Power & Control in Africa: Democracy & Civic Engagement
Costantinos Costantinos
Costantinos has worked as Senior Policy Adviser to the UN in New York and Chair, African Union Board to Prevent and Combat Corruption. He is a professor of public policy and sustainable institutional reforms
The theories of power underpin pluralism – power is distributed, élitism – power is concentrated and Marxism – class conflict and economic power. Outside this, African nations have experienced multiple coup d’états, corruption and plunder, structural adjustment programs and rising ethnic tensions characterized much of Africa and tendencies that interact causally. The forces of terror, mercenaries, arms and narco-traffickers and smugglers have descended in countries in conflict, fanning the flames of war, and profiteering from the destruction of the lives of children and women.
Africa has experienced multiple elections since the 1990s. Elections were relatively free and fair in 23 African countries. In others, all almost all are uncontested single party rule. There is no simple or immediate identification of democratic transition problems as they actually are; there is only a definition of them from a certain perspective and towards a certain resolution. Recognition of this fact would represent a significant improvement in Africa’s democratic consciousness and practice. What are important in the politics of democratization are not so much the problems of transition themselves as what various, competing groups conceive them to be, in comparison to how the organizations settle their conceptual differences.

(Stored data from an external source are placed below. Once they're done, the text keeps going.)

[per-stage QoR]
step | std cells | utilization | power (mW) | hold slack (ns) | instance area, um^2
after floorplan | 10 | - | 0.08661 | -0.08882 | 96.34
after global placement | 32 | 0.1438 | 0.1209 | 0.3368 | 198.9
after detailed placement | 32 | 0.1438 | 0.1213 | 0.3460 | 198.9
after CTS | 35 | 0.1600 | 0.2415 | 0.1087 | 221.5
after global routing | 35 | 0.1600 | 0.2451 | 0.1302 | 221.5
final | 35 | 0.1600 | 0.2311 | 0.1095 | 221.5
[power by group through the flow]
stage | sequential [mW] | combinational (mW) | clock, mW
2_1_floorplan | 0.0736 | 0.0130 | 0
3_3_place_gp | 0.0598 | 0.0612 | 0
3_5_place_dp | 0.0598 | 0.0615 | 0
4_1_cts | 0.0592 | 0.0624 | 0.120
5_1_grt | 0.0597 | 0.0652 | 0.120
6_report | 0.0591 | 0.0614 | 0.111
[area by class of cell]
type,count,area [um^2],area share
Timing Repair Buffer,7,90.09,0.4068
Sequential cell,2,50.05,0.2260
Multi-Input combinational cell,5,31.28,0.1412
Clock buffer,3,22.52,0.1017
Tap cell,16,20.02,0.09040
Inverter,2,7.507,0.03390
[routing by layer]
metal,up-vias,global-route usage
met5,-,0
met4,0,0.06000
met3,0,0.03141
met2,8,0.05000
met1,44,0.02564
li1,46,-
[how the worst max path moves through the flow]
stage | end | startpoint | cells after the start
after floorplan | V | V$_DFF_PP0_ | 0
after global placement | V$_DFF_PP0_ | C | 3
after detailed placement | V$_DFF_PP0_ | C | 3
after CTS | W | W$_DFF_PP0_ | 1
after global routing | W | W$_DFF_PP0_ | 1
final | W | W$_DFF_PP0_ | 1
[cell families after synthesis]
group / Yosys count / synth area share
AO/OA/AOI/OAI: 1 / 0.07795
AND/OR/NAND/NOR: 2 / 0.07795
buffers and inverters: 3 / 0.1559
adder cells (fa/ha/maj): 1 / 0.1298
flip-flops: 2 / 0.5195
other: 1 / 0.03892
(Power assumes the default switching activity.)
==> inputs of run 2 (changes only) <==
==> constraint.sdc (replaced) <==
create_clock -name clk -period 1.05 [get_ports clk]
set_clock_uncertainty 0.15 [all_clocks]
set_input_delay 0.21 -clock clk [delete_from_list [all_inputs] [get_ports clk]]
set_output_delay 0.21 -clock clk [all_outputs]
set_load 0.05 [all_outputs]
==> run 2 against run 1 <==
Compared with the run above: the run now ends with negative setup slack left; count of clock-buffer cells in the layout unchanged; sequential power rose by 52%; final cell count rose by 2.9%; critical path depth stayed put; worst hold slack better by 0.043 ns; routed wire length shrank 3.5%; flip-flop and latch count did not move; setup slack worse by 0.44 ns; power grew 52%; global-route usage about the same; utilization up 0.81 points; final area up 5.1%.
===== config.mk =====
export PLATFORM = sky130hd
export DESIGN_NAME = uart_gen_pulse_flat
export DESIGN_NICKNAME = d
export VERILOG_FILES = /design/src/rtl/uart_gen_pulse_pkg.sv /design/src/rtl/uart_gen_pulse_if.sv /design/src/rtl/uart_gen_pulse.sv /design/src/flat_wrapper.sv
export SDC_FILE = /design/constraint.sdc
export NUM_CORES = 1
export LEC_CHECK = 0
export CORE_MARGIN = 3
export CORE_UTILIZATION = 35
export DETAILED_ROUTE_END_ITERATION = 10
export PLACE_DENSITY = 0.65
export SKIP_LAST_GASP = 1
export SYNTH_ARGS = -nofsm -noshare
export SYNTH_HDL_FRONTEND = slang
export SYNTH_SLANG_ARGS = --single-unit

===== constraint.sdc =====
create_clock -name clk -period 1.8 [get_ports clk]
set_input_delay 0.18 -clock clk [delete_from_list [all_inputs] [get_ports clk]]
set_output_delay 0.18 -clock clk [all_outputs]
set_load 0.01 [all_outputs]

===== src/rtl/uart_gen_pulse_pkg.sv =====
// Shared UART constants: system clock, line rate and the derived baud divisor
// used as the default period by uart_gen_pulse and uart_send.
package uart_gen_pulse_pkg;

  localparam int unsigned UART_CLK_FREQ   = 32'd100_000_000;
  localparam int unsigned UART_BAUD       = 32'd115_200;
  // Rounded to nearest: (F + B/2) / B
  localparam int unsigned UART_BAUD_DIV   = (UART_CLK_FREQ + (UART_BAUD / 32'd2)) / UART_BAUD;
  localparam int unsigned GEN_PULSE_WIDTH = 32'd10;

endpackage


===== src/rtl/uart_gen_pulse_if.sv =====
// Output bundle of the baud tick generator: strobe, debug square wave and live count.
interface uart_gen_pulse_if #(
  parameter int unsigned WIDTH = 32'd10
);

  logic             pulse;
  logic             test;
  logic [WIDTH-1:0] counter;

  modport master (output pulse, output test, output counter);
  modport slave  (input  pulse, input  test, input  counter);

endinterface
===== src/rtl/wb_regfile_pkg.sv =====
// Shared pipeline constants for the writeback register file.
package wb_regfile_pkg;
  localparam int DATA_W   = 32;
  localparam int ADDR_W   = 5;
  localparam int NUM_REGS = 1 << ADDR_W;

  localparam logic [DATA_W-1:0] REG_RESET = '0;
endpackage


===== src/rtl/wb_regfile_select.sv =====
// Writeback value select: memory load data or ALU result.
module wb_select #(
  parameter int DATA_W = wb_regfile_pkg::DATA_W
) (
  input  logic              sel,
  input  logic [DATA_W-1:0] mem_data,
  input  logic [DATA_W-1:0] alu_data,
  output logic [DATA_W-1:0] data
);
  assign data = sel ? mem_data : alu_data;
endmodule


===== src/rtl/wb_regfile.sv =====
// Writeback-stage register file with two combinational read ports and a retire counter.
// Define WB_REGFILE_BYPASS_EN to forward a same-cycle committing write to the read ports.
module wb_regfile #(
  parameter int DATA_W = wb_regfile_pkg::DATA_W,
  parameter int ADDR_W = wb_regfile_pkg::ADDR_W
) (
  input  logic              clk,
  input  logic              reset,
  input  logic              enable,
  input  logic              MemtoReg,
  input  logic              RegWrite,
  input  logic [DATA_W-1:0] ReadData,
  input  logic [DATA_W-1:0] ALUResult,
  input  logic [ADDR_W-1:0] WriteRegister,
  input  logic [ADDR_W-1:0] ReadRegister1,
  input  logic [ADDR_W-1:0] ReadRegister2,
  output logic [DATA_W-1:0] ReadData1,
  output logic [DATA_W-1:0] ReadData2,
  output logic [DATA_W-1:0] WriteData_Out,
  output logic [31:0]       RetireCount
);
  import wb_regfile_pkg::*;

  localparam int REGS = 1 << ADDR_W;

  logic [DATA_W-1:0] regs_reg [REGS];
  logic [31:0]       count_reg;
  logic              commit;
  logic [ADDR_W-1:0] rd_addr [2];
  logic [DATA_W-1:0] rd_data [2];

  wb_select #(.DATA_W(DATA_W)) u_wb_select (
    .sel      (MemtoReg),
    .mem_data (ReadData),
    .alu_data (ALUResult),
    .data     (WriteData_Out)
  );

  // Reset is folded in so the bypass below is also suppressed while in reset.
  assign commit = !reset && enable && RegWrite && (WriteRegister != '0);

  always_ff @(posedge clk) begin
    if (reset) begin
      for (int i = 0; i < REGS; i++) regs_reg[i] <= DATA_W'(REG_RESET);
      count_reg <= '0;
    end else if (commit) begin
      regs_reg[WriteRegister] <= WriteData_Out;
      count_reg               <= count_reg + 32'd1;
    end
  end

  assign rd_addr[0] = ReadRegister1;
  assign rd_addr[1] = ReadRegister2;

  genvar gi;
  generate
    for (gi = 0; gi < 2; gi++) begin : g_read
      always_comb begin
        rd_data[gi] = regs_reg[rd_addr[gi]];
`ifdef WB_REGFILE_BYPASS_EN
        if (commit && (rd_addr[gi] == WriteRegister)) rd_data[gi] = WriteData_Out;
`endif
        // Index 0 is hard-wired so it reads zero even before the first reset.
        if (rd_addr[gi] == '0) rd_data[gi] = '0;
      end
    end
  endgenerate

  assign ReadData1   = rd_data[0];
  assign ReadData2   = rd_data[1];
  assign RetireCount = count_reg;
endmodule


===== config.mk =====
export PLATFORM = sky130hd
export DESIGN_NAME = wb_regfile
export DESIGN_NICKNAME = d
export VERILOG_FILES = /design/src/rtl/wb_regfile_pkg.sv /design/src/rtl/wb_regfile_select.sv /design/src/rtl/wb_regfile.sv
export SDC_FILE = /design/constraint.sdc
export NUM_CORES = 2
export LEC_CHECK = 0
export CAP_MARGIN = 30
export CORE_ASPECT_RATIO = 1.5
export CORE_MARGIN = 5
export CORE_UTILIZATION = 50
export CTS_CLUSTER_DIAMETER = 80
export DETAILED_ROUTE_END_ITERATION = 8
export PLACE_DENSITY = 0.73
export SYNTH_ARGS = -nofsm -noshare
export SYNTH_HDL_FRONTEND = slang
export SYNTH_SLANG_ARGS = --single-unit

===== constraint.sdc =====
create_clock -name clk -period 5.3 [get_ports clk]
set_input_delay 1.06 -clock clk [delete_from_list [all_inputs] [get_ports clk]]
set_output_delay 1.06 -clock clk [all_outputs]
set_load 0.02 [all_outputs]

==> flow_metrics.py <==
metrics = {
    "synth": {
        "ys_top_cells_by_area": "edfxtp_1 (57%), mux4_2 (21%), nor2_1 (7.3%)",
        "async_flop_share_pct": 0,
        "yosysTopAreaCell": "edfxtp_1",
        "yosysSeqAreaShare_pct": 58.41,
        "synth_cells": 3763,
        "synth_xor_area_share_pct": 0.3097,
        "synth_top_area_share_pct": 57.22,
        "synth_top_family_by_area": "multiplexers",
        "synth_compound_area_share_pct": 3.174,
        "synthAdderAreaFrac_pct": 0.02328,
        "synth.most_common_cell": "nor2_1",
        "ys_ff_latch": 1056,
        "synth.distinct_cells": 45,
        "synthMuxAreaShare_pct": 25.93,
        "synthSimpleGateAreaFrac_pct": 8.950,
        "synthTopCellsByCount": "nor2_1 (1,038), edfxtp_1 (1,024), mux4_2 (512)",
        "synth-edff-count": 1024,
        "synth_warnings": 0,
        "synth_flop_cell": "edfxtp_1",
        "syn_area_um2": 53740,
        "post_synth.cell_area_avg_um2": 14.28,
    },
    "clock_network": {
        "post-cts-setup-buffers": 0,
        "holdBufCountCts": 0,
        "cts_root_buffer": "clkbuf_16",
        "cts_buffers": 97,
        "cts_tree": "yes",
        "clock_path_buffers": 3,
        "cts.reportedPaths.clkPinSlew_ns": 0.06,
        "cts_sinks": 1056,
        "cts_resized": 0,
        "h-tree-depth": 3,
        "clock_latency_ns": 0.71,
    },
    "outcome": {
        "status": "completed",
    },
    "timing": {
        "worst_pin_slew_ns": 1.063,
        "setup_viol": 0,
        "hold_viol": 0,
        "hold_ws_ns": 0.5033,
        "period_share_pct": 95.17,
        "period_minus_slack_ns": 5.044,
        "drv_slew": 0,
        "relSlewSlack_pct": 29.04,
        "fin_ws_ns": 0.2561,
        "rsz0062_at_grt": "no",
        "skew_ns": 0.01937,
        "fin_setup_tns_ns": 0,
        "max_freq_ghz": 0.1983,
    },
    "global_routing": {
        "grt_pass1_wl_mm": 250.5,
        "overflow": 0,
        "grt_pass1_vias": 37900,
        "grt_use_total_pct": 29.78,
        "antenna_found_initial": 7,
        "grt_max_degree": 66,
    },
    "finish": {
        "layout-drive-gt1-share_pct": 27.96,
        "nNetsFinal": 4040,
        "largest_reg_flops": 1024,
        "synthToLayoutAreaGrowth_pct": 15.82,
        "final_core_util_pct": 58.24,
        "finalInstanceArea_um2": 62240,
    },
    "detailed_routing": {
        "drc": 0,
        "viasPerCell": 6.777,
        "first_pass_iters": 8,
        "drt_first_iter_violations": 4904,
        "antenna_left": 0,
        "wl_per_cell_um": 31.74,
        "vias": 36940,
        "wl_mm": 173.0,
    },
    "power_and_ir_drop": {
        "p_comb_share_pct": 14.3,
        "p_leak_nw": 21.52,
        "sw_frac_of_total_pct": 25.29,
        "power.switching_mw": 5.024,
        "clkPwrFrac_pct": 36.4,
        "intPower_mw": 14.85,
        "ir_drop_uv": 280.1,
        "powerDensity_nw_per_um2": 319.3,
        "power_frac_seq_pct": 49.3,
    },
    "floorplanning": {
        "std_cell_rows": 147,
        "pin_count": 212,
        "start_util_pct": 50.29,
        "dieHeight_um": 411.5,
        "design.core.area_um2": 106900,
        "die_area_um2": 114300,
        "die_width_um": 277.7,
    },
    "min_path": {
        "hp-class": "reg -> reg",
    },
    "critical_path": {
        "max_stage_delay_ns": 0.65,
        "critical_path_arrival_ns": 3.98,
        "cp_cell_sequence": "clkbuf_8 > buf_12 > buf_4 > mux4_2 > mux2_2 > o21ai_0 > a31oi_1 > clkdlybuf4s50_1",
        "start_kind": "primary input",
        "critPathRequiredTime_ns": 4.24,
        "crit_type": "in -> out",
        "cpMaxStageDelayCell": "clkdlybuf4s50_1",
        "cp-end-kind": "output port",
        "critical_path_peak_fanout": 25,
    },
    "place": {
        "gp_congestion": 0.8918,
        "port_buffers": 211,
        "placed_area_um2": 58970,
        "post-place-ws_ns": 0.2928,
        "hpwl_mm": 112.4,
    },
    "run": {
        "cap_viol_max_count": 0,
    },
}
## per-stage QoR
stage	std cells	total power, mW
6_report	5451	19.87
5_1_grt	5449	20.38
4_1_cts	5448	19.85
3_5_place_dp	5270	12.76
3_3_place_gp	5270	12.69
2_1_floorplan	3794	11.54
## cells in the final DEF, fill, tap and decap left out, drive strengths merged, types with 8 or more instances in the layout
cell type,netlist,final
nor2b,8,8
nor2,1038,1038
buf,97,273
or3,11,11
inv,39,43
a31oi,49,49
edfxtp,1024,1024
nor4,8,8
nand3,9,9
xnor2,14,14
mux2,114,114
mux4,512,512
o21ai,73,73
a21oi,88,88
a22oi,49,49
clkinv,1,40
nand2,123,123
dfxtp,32,32
a221oi,15,15
clkbuf,296,127
clkdlybuf4s50,0,180
mux2i,112,112
conb,1,32
## power by group through the flow
stage / Clock [mW] / Sequential (mW) / Combinational [mW]
after global routing: 7.61 / 9.83 / 2.94
after floorplan: 0 / 9.88 / 1.67
after global placement: 0 / 9.92 / 2.77
final: 7.23 / 9.80 / 2.84
after detailed placement: 0 / 9.97 / 2.79
after CTS: 7.25 / 9.79 / 2.81
## worst max-delay path: cells and delay by family
family	cells	cell delay, ns
buffers and inverters	4	1.42
muxes	2	0.78
AOI/OAI and AO/OA	2	0.69
## cell type report
| cell class | count | area, um2 |
|---|---|---|
| Sequential cell | 1056 | 31390 |
| Antenna cell | 2 | 5.005 |
| Inverter | 40 | 150.1 |
| Clock buffer | 125 | 2753 |
| Tap cell | 1415 | 1770 |
| Multi-Input combinational cell | 2305 | 21280 |
| Clock inverter | 53 | 485.5 |
| Timing Repair Buffer | 455 | 4407 |
| Fill cell | 8031 | 44630 |
## worst paths after layout
kind / from / endpoint / slack [ns] / cells after the start
min reg2reg: RetireCount[25]$_SDFFE_PP0P_ / RetireCount[25]$_SDFFE_PP0P_ / 0.50 / 2
min: RetireCount[25]$_SDFFE_PP0P_ / RetireCount[25]$_SDFFE_PP0P_ / 0.50 / 2
max: ReadRegister1[0] / ReadData1[21] / 0.26 / 8
max reg2reg: RetireCount[3]$_SDFFE_PP0P_ / RetireCount[27]$_SDFFE_PP0P_ / 2.56 / 5
## logic make-up after synthesis
group	Yosys count
other	1
DFF	1056
buffers and inverters	433
adders and majority gates	1
AOI/OAI and AO/OA	282
muxes	738
and+or+nand+nor	1233
xor gates and xnor gates	19
## layer usage
metal / vias to the layer above / part of all wire, % / wire (um) / track usage, %
li1: 14670 / - / - / -
met1: 18720 / 32 / 55950 / 36.02
met2: 2856 / 49 / 85470 / 50.31
met3: 683 / 12 / 21070 / 7.562
met4: 8 / 6.0 / 10440 / 14.52
met5: - / 0.039 / 68 / 0
Power figures use the tool's default switching activity.
[src/rtl/latch_write_arbiter.sv]
// Two-requester round-robin arbiter driving a shared latch bank with a setup/enable/hold write sequence.
// Optional shadow copy of the bank with a read port when LWA_SHADOW_EN is defined.
module latch_write_arbiter #(
  parameter int unsigned DW   = 8,
  parameter int unsigned NENT = 4,
  localparam int unsigned AW  = (NENT > 1) ? $clog2(NENT) : 1
) (
  input  logic            Clk,
  input  logic            Rst,
  input  logic            Req0,
  input  logic            Req1,
  input  logic [AW-1:0]   Addr0,
  input  logic [AW-1:0]   Addr1,
  input  logic [DW-1:0]   Data0,
  input  logic [DW-1:0]   Data1,
  output logic            Gnt0,
  output logic            Gnt1,
  output logic            Done0,
  output logic            Done1,
  output logic [DW-1:0]   Lat_D,
  output logic [NENT-1:0] Lat_En,
  output logic            Busy
`ifdef LWA_SHADOW_EN
  ,
  input  logic [AW-1:0]   Rd_Addr,
  output logic [DW-1:0]   Rd_Q
`endif
);

  typedef enum logic [1:0] {IDLE, SETUP, ENABLE, HOLD} state_t;

  state_t          state_q, state_d;
  logic            owner_q;
  logic            ptr_q;
  logic [AW-1:0]   addr_q;
  logic [DW-1:0]   data_q;
  logic            start_c;
  logic            win_c;
  logic            addr_ok_c;

  // State, captured request and round-robin pointer
  always_ff @(posedge Clk) begin
    if (Rst) begin
      state_q <= IDLE;
      owner_q <= 1'b0;
      ptr_q   <= 1'b0;
      addr_q  <= '0;
      data_q  <= '0;
    end else begin
      state_q <= state_d;
      if (start_c) begin
        owner_q <= win_c;
        addr_q  <= win_c ? Addr1 : Addr0;
        data_q  <= win_c ? Data1 : Data0;
        ptr_q   <= ~win_c;
      end
    end
  end

  // Next state, arbitration and Moore output decode
  always_comb begin
    state_d   = state_q;
    start_c   = 1'b0;
    win_c     = 1'b0;
    addr_ok_c = (32'(addr_q) < NENT);
    Busy      = 1'b0;
    Gnt0      = 1'b0;
    Gnt1      = 1'b0;
    Done0     = 1'b0;
    Done1     = 1'b0;
    Lat_D     = '0;
    Lat_En    = '0;

    case (state_q)
      IDLE: begin
        if (Req0 || Req1) begin
          start_c = 1'b1;
          win_c   = (Req0 && Req1) ? ptr_q : Req1;
          state_d = SETUP;
        end
      end
      SETUP:   state_d = ENABLE;
      ENABLE:  state_d = HOLD;
      HOLD:    state_d = IDLE;
      default: state_d = IDLE;
    endcase

    if (state_q != IDLE) begin
      Busy  = 1'b1;
      Gnt0  = ~owner_q;
      Gnt1  = owner_q;
      Lat_D = data_q;
    end
    // Enable only in the middle cycle so D is stable one cycle either side
    if (state_q == ENABLE && addr_ok_c) begin
      Lat_En = NENT'(1) << addr_q;
    end
    if (state_q == HOLD) begin
      Done0 = ~owner_q;
      Done1 = owner_q;
    end
  end

`ifdef LWA_SHADOW_EN
  logic [DW-1:0] shadow_q [NENT];

  // Mirror of the latch bank, written as the enable closes
  always_ff @(posedge Clk) begin
    if (Rst) begin
      shadow_q <= '{default: '0};
    end else if (state_q == ENABLE && addr_ok_c) begin
      shadow_q[addr_q] <= data_q;
    end
  end

  always_comb begin
    Rd_Q = '0;
    if (32'(Rd_Addr) < NENT) begin
      Rd_Q = shadow_q[Rd_Addr];
    end
  end
`endif

endmodule
===== config.mk =====
export PLATFORM = sky130hd
export DESIGN_NAME = pht_update_sched_flat
export DESIGN_NICKNAME = d
export VERILOG_FILES = /design/src/rtl/pht_update_sched_pkg.sv /design/src/rtl/pht_update_sched_if.sv /design/src/rtl/pht_update_sched_fifo.sv /design/src/rtl/pht_update_sched.sv /design/src/flat_wrapper.sv
export SDC_FILE = /design/constraint.sdc
export NUM_CORES = 1
export LEC_CHECK = 0
export ABC_AREA = 1
export CORE_AREA = 5 5 111 61
export DETAILED_ROUTE_END_ITERATION = 6
export DIE_AREA = 0 0 116 66
export DONT_BUFFER_PORTS = 1
export PLACE_DENSITY_LB_ADDON = 0.2
export SYNTH_ARGS = -nofsm -noshare
export SYNTH_HDL_FRONTEND = slang
export SYNTH_SLANG_ARGS = --single-unit

===== constraint.sdc =====
create_clock -name clk -period 3.2 [get_ports clk]
set_input_delay 0.96 -clock clk [delete_from_list [all_inputs] [get_ports clk]]
set_output_delay 0.96 -clock clk [all_outputs]
set_load 0.02 [all_outputs]

===== src/rtl/pht_update_sched_pkg.sv =====
// Shared types and the 2-bit saturating-counter rule for the branch predictor's PHT.
package lc3b_types;

    typedef logic [15:0] lc3b_word;
    typedef logic [1:0]  pht_state_t;

    localparam pht_state_t PHT_WEAK_NT = 2'b01;

    typedef enum logic {
        S_INIT = 1'b0,
        S_RUN  = 1'b1
    } pht_sched_state_e;

    // Taken moves toward strongly-taken, not-taken toward strongly-not-taken; both saturate.
    function automatic pht_state_t sat_update(pht_state_t ctr, logic taken);
        pht_state_t res;
        if (taken) res = (ctr == 2'b11) ? ctr : ctr + 2'b01;
        else       res = (ctr == 2'b00) ? ctr : ctr - 2'b01;
        return res;
    endfunction

endpackage


===== src/rtl/pht_update_sched_if.sv =====
// Writeback event bus plus PHT write/read port, as seen by the update scheduler.
interface pht_update_sched_if
    import lc3b_types::*;
#(
    parameter int unsigned PC_W   = 4,
    parameter int unsigned HIST_W = 4
);
    localparam int unsigned IDX_W = PC_W + HIST_W;

    logic              wb_valid;
    lc3b_word          wb_pc;
    logic [HIST_W-1:0] wb_bhr;
    logic              wb_taken;
    logic              wb_stall;
    logic              pht_we;
    logic [IDX_W-1:0]  pht_index;
    pht_state_t        pht_wdata;
    pht_state_t        pht_rdata;

    modport master (
        output wb_valid, wb_pc, wb_bhr, wb_taken, pht_rdata,
        input  wb_stall, pht_we, pht_index, pht_wdata
    );

    modport slave (
        input  wb_valid, wb_pc, wb_bhr, wb_taken, pht_rdata,
        output wb_stall, pht_we, pht_index, pht_wdata
    );
endinterface


===== src/rtl/pht_update_sched_fifo.sv =====
// Small circular FIFO of resolved-branch events {index, taken}; caller guarantees no overflow/underflow.
module br_event_fifo #(
    parameter int unsigned DEPTH = 4,
    parameter int unsigned W     = 9
) (
    input  logic                     clk,
    input  logic                     reset,
    input  logic                     clear,
    input  logic                     push,
    input  logic [W-1:0]             push_data,
    input  logic                     pop,
    output logic [W-1:0]             head,
    output logic [$clog2(DEPTH):0]   count
);
    localparam int unsigned PTR_W = $clog2(DEPTH);
    localparam int unsigned CNT_W = PTR_W + 1;

    logic [W-1:0]     mem_q [DEPTH];
    logic [W-1:0]     mem_d [DEPTH];
    logic [PTR_W-1:0] wr_ptr_q, wr_ptr_d;
    logic [PTR_W-1:0] rd_ptr_q, rd_ptr_d;
    logic [CNT_W-1:0] count_q, count_d;

    always_comb begin
        mem_d    = mem_q;
        wr_ptr_d = wr_ptr_q;
        rd_ptr_d = rd_ptr_q;
        count_d  = count_q;
        if (push) begin
            mem_d[wr_ptr_q] = push_data;
            wr_ptr_d        = wr_ptr_q + PTR_W'(1);
        end
        if (pop) rd_ptr_d = rd_ptr_q + PTR_W'(1);
        case ({push, pop})
            2'b10:   count_d = count_q + CNT_W'(1);
            2'b01:   count_d = count_q - CNT_W'(1);
            default: count_d = count_q;
        endcase
        // Flush wins over any push/pop this cycle.
        if (clear) begin
            wr_ptr_d = '0;
            rd_ptr_d = '0;
            count_d  = '0;
        end
    end

    always_ff @(posedge clk) begin
        if (reset) begin
            wr_ptr_q <= '0;
            rd_ptr_q <= '0;
            count_q  <= '0;
        end else begin
            wr_ptr_q <= wr_ptr_d;
            rd_ptr_q <= rd_ptr_d;
            count_q  <= count_d;
        end
    end

    // Storage needs no reset: entries are only read once count says they are valid.
    always_ff @(posedge clk) begin
        mem_q <= mem_d;
    end

    assign head  = mem_q[rd_ptr_q];
    assign count = count_q;

endmodule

What is presented in this study represents an analytical endeavor in an effort to identify opportunities for the evolution of pluralist political culture in Africa. These include na?ve realism in the articulation of democratic systems, ambiguity as to whether civil society is the agent or object of democratic change and sustaining livelihoods, the stress on institutional perspectives on pluralism and inadequate treatment of the role of foreign agencies. The lecture concludes by submitting the impediments for sustaining livelihoods and the consolidation of democracy to build democratic rules and institutions.